Chung C D, Bieber L L
Department of Biochemistry, Michigan State University, East Lansing 48824.
J Biol Chem. 1993 Feb 25;268(6):4519-24.
Carnitine octanoyltransferase (COT) purified from rat liver microsomes has K0.5 values between 1.0 and 4.0 microM for saturated 6-carbon to 16-carbon length acyl-CoAs, with little differences in Vmax values. The reaction rate is linear with time in the forward direction (acyl-CoA-->acylcarnitine), but it increases with time when assayed in the reverse direction (acylcarnitine-->acyl-CoA). The K0.5 for decanoylcarnitine and CoASH are 0.3 mM for CoASH and between 1.0 and 4.0 mM for decanoylcarnitine. The kinetic data indicate that the enzyme functions in the direction of acyl-carnitine formation. It is moderately inhibited by aminocarnitine, and D-carnitine and etomoxiryl-CoA are weak inhibitors; malonyl-CoA does not inhibit the enzyme. The enzyme has little, if any, capacity to use valproylcarnitine, 3-methylglutarylcarnitine, or pivaloylcarnitine as a substrate. Polyclonal antibodies prepared against COT give a positive Western blot against the purified enzyme and against a protein in microsomes having the molecular mass of COT (53 kDA). Antimitochondrial CPT and antiperoxisomal CAT did not show appreciable cross-reactivity with purified microsomal COT. The inhibitor data, the kinetic data, the molecular masses, and the Western blotting profiles all show that the enzyme purified from rat liver microsomes is a different carnitine acyltransferase than those previously purified from other organelles.
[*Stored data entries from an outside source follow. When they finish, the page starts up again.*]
## src/rtl/fsr_pkg.sv

```systemverilog
package fsr_pkg;

  typedef enum logic [2:0] {
    CL_ZERO,
    CL_FINITE,
    CL_INF,
    CL_QNAN,
    CL_SNAN
  } opclass_e;

  localparam logic [1:0] RM_NEAR = 2'b00;
  localparam logic [1:0] RM_DOWN = 2'b01;
  localparam logic [1:0] RM_UP   = 2'b10;
  localparam logic [1:0] RM_TRNC = 2'b11;

endpackage

```

## src/rtl/fsr_classify.sv

```systemverilog
module fsr_classify
  import fsr_pkg::*;
#(
  parameter int EXP_W = 8,
  parameter int MAN_W = 23,
  localparam int W = 1 + EXP_W + MAN_W
) (
  input  logic [W-1:0] op,
  output opclass_e     cls
);

  logic [EXP_W-1:0] expf;
  logic [MAN_W-1:0] manf;

  always_comb begin
    expf = op[W-2 -: EXP_W];
    manf = op[MAN_W-1:0];
    if (&expf) begin
      if (manf == '0)          cls = CL_INF;
      else if (manf[MAN_W-1])  cls = CL_QNAN;
      else                     cls = CL_SNAN;
    end else if (expf == '0 && manf == '0) begin
      cls = CL_ZERO;
    end else begin
      cls = CL_FINITE;
    end
  end

endmodule

```

## src/rtl/fsr_int_to_fp.sv

```systemverilog
module fsr_int_to_fp
  import fsr_pkg::*;
#(
  parameter int EXP_W = 8,
  parameter int MAN_W = 23,
  parameter int INT_W = 32,
  localparam int W    = 1 + EXP_W + MAN_W,
  localparam int LZ_W = $clog2(INT_W) + 1,
  localparam int BIAS = (1 << (EXP_W - 1)) - 1
) (
  input  logic [INT_W-1:0] ival,
  input  logic [1:0]       rm,
  output logic [W-1:0]     fval
);

  logic             neg, guard, sticky, inexact, up;
  logic [INT_W-1:0] mag, norm;
  logic [LZ_W-1:0]  lz;
  logic [MAN_W:0]   keep;
  logic [MAN_W+1:0] sum;
  logic [EXP_W-1:0] expv;

  always_comb begin
    neg = ival[INT_W-1];
    mag = neg ? (~ival + 1'b1) : ival;
    lz  = '0;
    for (int i = 0; i < INT_W; i++) begin
      if (mag[i]) lz = LZ_W'(INT_W - 1 - i);
    end
    norm    = mag << lz;
    keep    = norm[INT_W-1 -: MAN_W+1];
    guard   = norm[INT_W-MAN_W-2];
    sticky  = |norm[INT_W-MAN_W-3:0];
    inexact = guard | sticky;
    case (rm)
      RM_NEAR: up = guard & (sticky | keep[0]);
      RM_DOWN: up = neg & inexact;
      RM_UP:   up = ~neg & inexact;
      default: up = 1'b0;
    endcase
    sum  = {1'b0, keep} + (MAN_W+2)'(up);
    expv = EXP_W'(BIAS + INT_W - 1) - EXP_W'(lz) + EXP_W'(sum[MAN_W+1]);
    if (mag == '0) fval = '0;
    else fval = {neg, expv, sum[MAN_W+1] ? {MAN_W{1'b0}} : sum[MAN_W-1:0]};
  end

endmodule

```

## src/rtl/fsr_decide.sv

```systemverilog
module fsr_decide
  import fsr_pkg::*;
#(
  parameter int EXP_W = 8,
  parameter int MAN_W = 23,
  localparam int W = 1 + EXP_W + MAN_W
) (
  input  logic [W-1:0] dest,
  input  logic [W-1:0] src,
  input  opclass_e     dcls,
  input  opclass_e     scls,
  input  logic [1:0]   rm,
  output logic [W-1:0] res,
  output logic         inv,
  output logic         need
);

  localparam logic [W-1:0] QUIET_BIT = W'(1) << (MAN_W - 1);
  localparam logic [W-1:0] SIGN_BIT  = W'(1) << (W - 1);
  localparam logic [W-1:0] DFLT_NAN  = {1'b1, {EXP_W{1'b1}}, 1'b1, {(MAN_W-1){1'b0}}};

  logic dnan, snan, same_sign;
  logic [W-1:0] zero_res;

  always_comb begin
    dnan      = (dcls == CL_QNAN) || (dcls == CL_SNAN);
    snan      = (scls == CL_QNAN) || (scls == CL_SNAN);
    same_sign = dest[W-1] == src[W-1];
    zero_res  = (rm == RM_DOWN) ? SIGN_BIT : '0;
    res  = '0;
    inv  = 1'b0;
    need = 1'b0;
    if (dnan || snan) begin
      inv = (dcls == CL_SNAN) || (scls == CL_SNAN);
      res = dnan ? (dest | QUIET_BIT) : (src | QUIET_BIT);
    end else if (dcls == CL_INF && scls == CL_INF) begin
      if (same_sign) begin
        inv = 1'b1;
        res = DFLT_NAN;
      end else begin
        res = dest;
      end
    end else if (dcls == CL_INF) begin
      res = dest;
    end else if (scls == CL_INF) begin
      res = src ^ SIGN_BIT;
    end else if (dcls == CL_ZERO && scls == CL_ZERO) begin
      res = same_sign ? zero_res : dest;
    end else if (scls == CL_ZERO) begin
      res = dest;
    end else if (dcls == CL_ZERO) begin
      res = src ^ SIGN_BIT;
    end else if (dest == src) begin
      res = zero_res;
    end else begin
      need = 1'b1;
    end
  end

endmodule

```

## src/rtl/fp_sub_resolve.sv

```systemverilog
module fp_sub_resolve
  import fsr_pkg::*;
#(
  parameter int EXP_W = 8,
  parameter int MAN_W = 23,
  localparam int W = 1 + EXP_W + MAN_W
) (
  input  logic         clk,
  input  logic         rst_n,
  input  logic         in_valid,
  input  logic         int_src,
  input  logic [1:0]   rm,
  input  logic [W-1:0] dest_op,
  input  logic [W-1:0] src_op,
  output logic         out_valid,
  output logic [W-1:0] result,
  output logic         invalid,
  output logic         need_arith,
  output logic [W-1:0] arith_dest,
  output logic [W-1:0] arith_src
);

  logic [W-1:0] src_conv, src_fp;
  logic [W-1:0] ops [2];
  opclass_e     cls [2];

  logic [W-1:0] res_d;
  logic         inv_d, need_d;

  fsr_int_to_fp #(.EXP_W(EXP_W), .MAN_W(MAN_W), .INT_W(W)) u_conv (
    .ival (src_op),
    .rm   (rm),
    .fval (src_conv)
  );

  always_comb begin
    src_fp = int_src ? src_conv : src_op;
    ops[0] = dest_op;
    ops[1] = src_fp;
  end

  for (genvar g = 0; g < 2; g++) begin : g_cls
    fsr_classify #(.EXP_W(EXP_W), .MAN_W(MAN_W)) u_cls (
      .op  (ops[g]),
      .cls (cls[g])
    );
  end

  fsr_decide #(.EXP_W(EXP_W), .MAN_W(MAN_W)) u_decide (
    .dest (dest_op),
    .src  (src_fp),
    .dcls (cls[0]),
    .scls (cls[1]),
    .rm   (rm),
    .res  (res_d),
    .inv  (inv_d),
    .need (need_d)
  );

  always_ff @(posedge clk or negedge rst_n) begin
    if (!rst_n) begin
      out_valid  <= 1'b0;
      result     <= '0;
      invalid    <= 1'b0;
      need_arith <= 1'b0;
      arith_dest <= '0;
      arith_src  <= '0;
    end else begin
      out_valid <= in_valid;
      if (in_valid) begin
        result     <= res_d;
        invalid    <= inv_d;
        need_arith <= need_d;
        arith_dest <= dest_op;
        arith_src  <= src_fp;
      end
    end
  end

  // output strobe follows the request by one clock
  a_r1_valid_follows: assert property (@(posedge clk) disable iff (!rst_n)
    in_valid |=> out_valid);
  a_r1_valid_idle: assert property (@(posedge clk) disable iff (!rst_n)
    !in_valid |=> !out_valid);
  // flags never both high
  a_r10_flags_exclusive: assert property (@(posedge clk) disable iff (!rst_n)
    out_valid |-> !(invalid && need_arith));
  // an exception always yields a quiet NaN
  a_r3_invalid_gives_qnan: assert property (@(posedge clk) disable iff (!rst_n)
    (out_valid && invalid) |-> ((&result[W-2 -: EXP_W]) && result[MAN_W-1]));
  // forwarding leaves the result cleared and the operands forwarded
  a_r9_arith_clears: assert property (@(posedge clk) disable iff (!rst_n)
    (out_valid && need_arith) |-> (result == '0 && arith_dest == $past(dest_op)));
  // integer conversion never yields an infinity or NaN
  a_r8_conv_finite: assert property (@(posedge clk) disable iff (!rst_n)
    (in_valid && int_src) |-> !(&src_conv[W-2 -: EXP_W]));

endmodule

```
从大鼠肝脏微粒体中纯化得到的肉碱辛酰基转移酶(COT),对于饱和的6碳至16碳长度的酰基辅酶A,其K0.5值在1.0至4.0微摩尔之间,Vmax值差异不大。在正向反应(酰基辅酶A→酰基肉碱)中,反应速率与时间呈线性关系,但在反向反应(酰基肉碱→酰基辅酶A)中测定时,反应速率随时间增加。癸酰肉碱和辅酶A的K0.5值,辅酶A为0.3毫摩尔,癸酰肉碱为1.0至4.0毫摩尔。动力学数据表明该酶在酰基肉碱形成方向上起作用。它受到氨基肉碱的中度抑制,D-肉碱和依托莫昔利辅酶A是弱抑制剂;丙二酰辅酶A不抑制该酶。该酶几乎没有能力将丙戊酰肉碱、3-甲基戊二酰肉碱或新戊酰肉碱用作底物。针对COT制备的多克隆抗体,对纯化的酶以及对微粒体中分子量为COT(53 kDa)的一种蛋白质进行蛋白质免疫印迹检测呈阳性。抗线粒体肉碱棕榈酰转移酶(CPT)和抗过氧化物酶体肉碱乙酰转移酶(CAT)与纯化的微粒体COT没有明显的交叉反应。抑制剂数据、动力学数据、分子量以及蛋白质免疫印迹图谱均表明,从大鼠肝脏微粒体中纯化得到的这种酶是一种与先前从其他细胞器中纯化得到的不同的肉碱酰基转移酶。